TASK BRIEF: Copy, from the data below, each line that has the word "fill".

WORKING DATA:
%%
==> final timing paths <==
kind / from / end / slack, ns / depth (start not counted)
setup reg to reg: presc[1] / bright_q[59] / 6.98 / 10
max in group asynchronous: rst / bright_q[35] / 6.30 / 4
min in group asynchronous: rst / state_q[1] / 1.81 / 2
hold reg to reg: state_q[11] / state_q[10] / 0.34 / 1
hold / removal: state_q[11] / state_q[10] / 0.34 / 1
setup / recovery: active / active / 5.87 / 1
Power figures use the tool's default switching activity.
==> config.mk <==
export PLATFORM = sky130hd
export DESIGN_NAME = glitch_sweep_ctrl
export DESIGN_NICKNAME = d
export VERILOG_FILES = /design/src/rtl/glitch_sweep_ctrl.sv
export SDC_FILE = /design/constraint.sdc
export NUM_CORES = 1
export LEC_CHECK = 0
export ABC_AREA = 1
export CORE_AREA = 2 2 90 92
export CTS_BUF_LIST = sky130_fd_sc_hd__clkbuf_2
export DETAILED_ROUTE_END_ITERATION = 8
export DIE_AREA = 0 0 92 94
export PLACE_DENSITY = 0.81
export SLEW_MARGIN = 10
export SYNTH_ARGS = -nofsm -noshare
export SYNTH_HDL_FRONTEND = slang
export SYNTH_SLANG_ARGS = --single-unit
==> constraint.sdc <==
create_clock -name CLK -period 2.4 [get_ports CLK]
set_input_delay 0.24 -clock CLK [delete_from_list [all_inputs] [get_ports CLK]]
set_output_delay 0.24 -clock CLK [all_outputs]
set_load 0.03 [all_outputs]
$ cat config.mk
export PLATFORM = sky130hd
export DESIGN_NAME = ifu_pf
export DESIGN_NICKNAME = d
export VERILOG_FILES = /design/src/rtl/ifu_pkg.sv /design/src/rtl/ifu_ibuf.sv /design/src/rtl/ifu_pf.sv
export VERILOG_INCLUDE_DIRS = /design/src /design/src/rtl
export SDC_FILE = /design/constraint.sdc
export NUM_CORES = 1
export LEC_CHECK = 0
export BUFFER_PORTS_ARGS = -buffer_cell sky130_fd_sc_hd__buf_2
export CORE_ASPECT_RATIO = 0.7
export CORE_MARGIN = 4
export CORE_UTILIZATION = 32
export DETAILED_ROUTE_END_ITERATION = 10
export SLEW_MARGIN = 10
export SYNTH_ARGS = -nofsm -noshare
export SYNTH_HDL_FRONTEND = slang
export SYNTH_SLANG_ARGS = --single-unit
$ cat constraint.sdc
create_clock -name clk -period 5.16 [get_ports clk]
set_input_delay 0.516 -clock clk [delete_from_list [all_inputs] [get_ports clk]]
set_output_delay 0.516 -clock clk [all_outputs]
set_load 0.02 [all_outputs]
$ cat src/rtl/isa.svh
// ISA-wide widths shared by the fetch unit and its package.
`ifndef ISA_SVH
`define ISA_SVH
`define RV_PC_SIZE 32
`define RV_IR_SIZE 32
`endif

$ cat src/rtl/ifu_pkg.sv
// Shared types and constants for the prefetching instruction fetch unit.
`include "isa.svh"
package ifu_pkg;
  localparam int IFU_PC_W    = `RV_PC_SIZE;
  localparam int IFU_IR_W    = `RV_IR_SIZE;
  localparam int IFU_PC_STEP = 4;

  typedef struct packed {
    logic [IFU_PC_W-1:0] pc;
    logic [IFU_IR_W-1:0] ir;
  } ibuf_entry_t;
endpackage

$ cat src/rtl/ifu_ibuf.sv
// Instruction buffer: synchronous FIFO of {pc, ir} with flush and concurrent push/pop.
module ifu_ibuf
  import ifu_pkg::*;
#(
  parameter int DEPTH = 4,
  localparam int AW = $clog2(DEPTH)
) (
  input  logic        clk,
  input  logic        rst_n,
  input  logic        flush_i,
  input  logic        push_i,
  input  ibuf_entry_t push_data_i,
  input  logic        pop_i,
  output ibuf_entry_t head_o,
  output logic        empty_o,
  output logic [AW:0] count_o
);
  localparam logic [AW:0] PTR_ONE = 1;

  ibuf_entry_t mem_q [DEPTH];
  logic [AW:0] wr_ptr_q, wr_ptr_d, rd_ptr_q, rd_ptr_d;
  logic        full, do_push, do_pop;

  // Extra pointer MSB distinguishes full from empty when the indices match.
  assign empty_o = (wr_ptr_q == rd_ptr_q);
  assign full    = (wr_ptr_q[AW] != rd_ptr_q[AW]) &&
                   (wr_ptr_q[AW-1:0] == rd_ptr_q[AW-1:0]);
  assign count_o = wr_ptr_q - rd_ptr_q;
  assign do_pop  = pop_i & ~empty_o;
  assign do_push = push_i & (~full | do_pop);
  assign head_o  = mem_q[rd_ptr_q[AW-1:0]];

  always_comb begin
    wr_ptr_d = wr_ptr_q;
    rd_ptr_d = rd_ptr_q;
    if (flush_i) begin
      wr_ptr_d = '0;
      rd_ptr_d = '0;
    end else begin
      if (do_push) wr_ptr_d = wr_ptr_q + PTR_ONE;
      if (do_pop)  rd_ptr_d = rd_ptr_q + PTR_ONE;
    end
  end

  always_ff @(posedge clk or negedge rst_n) begin
    if (!rst_n) begin
      wr_ptr_q <= '0;
      rd_ptr_q <= '0;
    end else begin
      wr_ptr_q <= wr_ptr_d;
      rd_ptr_q <= rd_ptr_d;
    end
  end

  always_ff @(posedge clk) begin
    if (do_push && !flush_i) mem_q[wr_ptr_q[AW-1:0]] <= push_data_i;
  end
endmodule

$ cat src/rtl/ifu_pf.sv
// Prefetching fetch unit: keeps up to OUTSTD bus requests in flight, buffers
// returned instructions with their PCs, and flushes/restarts on redirect.
`include "isa.svh"
module ifu_pf
  import ifu_pkg::*;
#(
  parameter int              PC_W       = `RV_PC_SIZE,
  parameter int              IR_W       = `RV_IR_SIZE,
  parameter int              OUTSTD     = 2,
  parameter int              IBUF_DEPTH = 4,
  parameter logic [PC_W-1:0] RST_PC     = '0
) (
  input  logic            clk,
  input  logic            rst_n,
  output logic            fch_req_vld,
  input  logic            fch_req_rdy,
  output logic [PC_W-1:0] fch_req_pc,
  input  logic            fch_rsp_vld,
  output logic            fch_rsp_rdy,
  input  logic [IR_W-1:0] fch_rsp_ir,
  output logic            ex_req_vld,
  input  logic            ex_req_rdy,
  output logic [IR_W-1:0] ex_req_ir,
  output logic [PC_W-1:0] ex_req_pc,
  input  logic            redir_vld,
  input  logic [PC_W-1:0] redir_pc
);
  localparam int CW = $clog2(OUTSTD + 1);
  localparam int OW = $clog2(IBUF_DEPTH) + 1;
  localparam int SW = ((CW > OW) ? CW : OW) + 1;
  localparam logic [PC_W-1:0] STEP = PC_W'(IFU_PC_STEP);

  logic            run_q;
  logic [PC_W-1:0] fetch_pc_q, fetch_pc_d, rsp_pc_q, rsp_pc_d, redir_tgt;
  logic [CW-1:0]   inflight_q, inflight_d, drop_q, drop_d;
  logic [OW-1:0]   occ;
  logic [SW-1:0]   reserved;
  logic            req_hsk, rsp_hsk, stale, push, pop, ibuf_empty;
  ibuf_entry_t     push_ent, head;

  assign redir_tgt   = redir_pc & ~PC_W'(3);
  // Buffer slots are reserved at issue, so live requests count against capacity.
  assign reserved    = SW'(inflight_q) - SW'(drop_q) + SW'(occ);
  assign fch_req_vld = run_q & ~redir_vld & (inflight_q < CW'(OUTSTD)) &
                       (reserved < SW'(IBUF_DEPTH));
  assign fch_req_pc  = fetch_pc_q;
  assign fch_rsp_rdy = 1'b1;
  assign req_hsk     = fch_req_vld & fch_req_rdy;
  assign rsp_hsk     = fch_rsp_vld;
  assign stale       = (drop_q != '0) | redir_vld;
  assign push        = rsp_hsk & ~stale;
  assign ex_req_vld  = ~ibuf_empty & ~redir_vld;
  assign pop         = ex_req_vld & ex_req_rdy;
  assign ex_req_ir   = ibuf_empty ? '0 : head.ir;
  assign ex_req_pc   = ibuf_empty ? '0 : head.pc;

  always_comb begin
    push_ent.pc = rsp_pc_q;
    push_ent.ir = fch_rsp_ir;
  end

  ifu_ibuf #(.DEPTH(IBUF_DEPTH)) u_ibuf (
    .clk         (clk),
    .rst_n       (rst_n),
    .flush_i     (redir_vld),
    .push_i      (push),
    .push_data_i (push_ent),
    .pop_i       (pop),
    .head_o      (head),
    .empty_o     (ibuf_empty),
    .count_o     (occ)
  );

  always_comb begin
    fetch_pc_d = fetch_pc_q;
    rsp_pc_d   = rsp_pc_q;
    inflight_d = inflight_q + CW'(req_hsk) - CW'(rsp_hsk);
    drop_d     = drop_q;
    if (redir_vld) begin
      fetch_pc_d = redir_tgt;
      rsp_pc_d   = redir_tgt;
      drop_d     = inflight_q - CW'(rsp_hsk);
    end else begin
      if (req_hsk) fetch_pc_d = fetch_pc_q + STEP;
      if (push)    rsp_pc_d   = rsp_pc_q + STEP;
      if (rsp_hsk && drop_q != '0) drop_d = drop_q - CW'(1);
    end
  end

  always_ff @(posedge clk or negedge rst_n) begin
    if (!rst_n) begin
      run_q      <= 1'b0;
      fetch_pc_q <= RST_PC;
      rsp_pc_q   <= RST_PC;
      inflight_q <= '0;
      drop_q     <= '0;
    end else begin
      run_q      <= 1'b1;
      fetch_pc_q <= fetch_pc_d;
      rsp_pc_q   <= rsp_pc_d;
      inflight_q <= inflight_d;
      drop_q     <= drop_d;
    end
  end
endmodule
==> reports/metrics.csv <==
stage,metric,value,unit
global_routing,met1 Usage GRT,20.8,%
drt,remaining antenna violation count,0,
yosys,Synth top area share,54.3,%
global_routing,global route overflow,0,
yosys,largest area contributor in the netlist,edfxtp_1,
timing,Final Critical Period,4.38,ns
placement,HPWL after DPL,21500,µm
floorplanning,die area,46300,µm²
yosys,Post-Syn Instances,842,
worst_setup_path,WP data arrival,3.86,ns
timing,Slew Limit Fails,0,
clock_network,Post-CTS Setup Inserts,0,
global_routing,vias in the first global route,8204,
drt,First DRT Iteration DRCs,627,
worst_setup_path,RR Endpoint,inflight_q[1]$_DFF_PN0_,
yosys,yosys warns,0,
placement,dpl cells,1532,
global_routing,met2 Usage GRT,21.6,%
drt,Residual DRC,0,
yosys,multiplexer share of the synthesized area,12.3,%
floorplanning,Initial Util,32.4,%
hold_path,Worst Hold Launch,fch_rsp_ir[7],
yosys,"Distinct cells, synth",56,
floorplanning,Die W,255,µm
pwr,P_leak,5.71,nW
pwr,VDD IR max,0.218,mV
global_routing,first-pass GRT wire length,51000,µm
finish,Syn-to-layout area delta,18.3,%
global_routing,GR met3 Demand/Resource,3.11,%
timing,period utilization,84.9,%
clock_network,Worst-Skew Late Latency,0.52,ns
clock_network,CTS tree,done,
finish,share of cells above drive strength 1,31.6,%
clock_network,clock slew seen by the registers of the worst setup and hold paths,0.06,ns
worst_setup_path,Setup crit end kind,output pin,
worst_setup_path,CP Data Required Time,4.64,ns
floorplanning,CORE AREA,42300,µm²
worst_setup_path,worst r2r path cells,13,
hold_path,Hold Path Depth,1,
yosys,leading register cell type out of synthesis,edfxtp_1,
job,maxcap violations,0,
finish,final std cells w/o fill,1595,
worst_setup_path,r2r setup slk,1.37,ns
global_routing,largest net degree at the start of global routing,79,
placement,port buffer count,161,
timing,setup skew after layout,0.0219,ns
timing,Setup TNS,0,ns
finish,# nets final,1106,
drt,WL per Instance,20.5,µm
yosys,Seq cells post-synth,319,
hold_path,WHS Endpoint,u_ibuf.mem_q[0][7]$_DFFE_PP_,
drt,final wirelength,32700,µm
yosys,register area share after synthesis,67.3,%
floorplanning,row count,63,
placement,placed cell area,15200,µm²
yosys,adder and majority cell fraction of the synthesized area,1.75,%
finish,Finished Cell Area,16200,µm²
placement,RePlAce Congestion,0.797,
yosys,compound-gate portion of the synthesized area,3.92,%
hold_path,worst hold path type,input pin to register,
clock_network,Clock Sinks,319,
status,status,completed,
worst_setup_path,max incr delay on CP,0.62,ns
timing,Setup Viol. Count Final,0,
yosys,Post-Synth XOR/XNOR Area,3.07,%
worst_setup_path,critical path class,register to output pin,
pwr,power per cell area,479,nW/µm²
drt,TritonRoute pass-1 iters,5,
clock_network,CTS Buf Count,35,
timing,worst slew pin tran,0.883,ns
worst_setup_path,CP Max Fanout,15,
drt,vias per inst,4.94,
worst_setup_path,CP Launch Type,register,
timing,slew margin rel.,41.2,%
worst_setup_path,CP cell instances,"inv_1, ha_1, inv_1, fa_1, ha_1, nor3b_2, o211a_1, nor2_1, nor4b_1, buf_2",
floorplanning,die height,181,µm
yosys,synthesized cell area,13700,µm²
timing,endpoints failing hold,0,
yosys,"top cells by area, synth","edfxtp_1 54%, dfrtp_1 13%, mux4_2 10%, nor2b_1 2.8%, xnor2_1 1.9%",
global_routing,antenna violations before repair,2,
yosys,Async SR Flop Fraction,22.3,%
timing,fmax,228,MHz
clock_network,CTS root buffer,clkbuf_16,
global_routing,layer with the highest usage,met2,
clock_network,H-tree levels,2,
clock_network,Max clock buf depth,3,
yosys,largest family of logic cells by synthesized area,multiplexers,
yosys,Post-synth EDFFs,248,
worst_setup_path,CP max-delay cell,nor4b_1,
worst_setup_path,worst r2r src,u_ibuf.wr_ptr_q[0]$_DFFE_PN0P_,
yosys,syn_area_per_cell,16.3,µm²
global_routing,GRT Overall Usage,14.1,%
finish,Inserted Diodes,0,
timing,RSZ-0062 raised after global routing,no,
yosys,Simple-Gate Fraction of Synth Area,9.69,%
drt,DR vias,7882,
floorplanning,Ports,169,
## cell families (layout without fill, tap and decap cells)
logic type	count (synthesis)	after routing
DFF	319	319
and+or+nand+nor	226	226
muxes	88	88
AOI/OAI and AO/OA	79	79
buffers and inverters	62	259
xor gates and xnor gates	48	48
adders and majority gates	18	18
other	2	6
## state kept, by name, summed over array words and instances, names as in the netlist
name	flops
drop_q	2
fch_req_pc	30
inflight_q	2
rsp_pc_q	30
run_q	1
u_ibuf.mem_q	248
u_ibuf.rd_ptr_q	3
u_ibuf.wr_ptr_q	3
%%
SOLVED EXERCISE:
finish,final std cells w/o fill,1595,
## cell families (layout without fill, tap and decap cells)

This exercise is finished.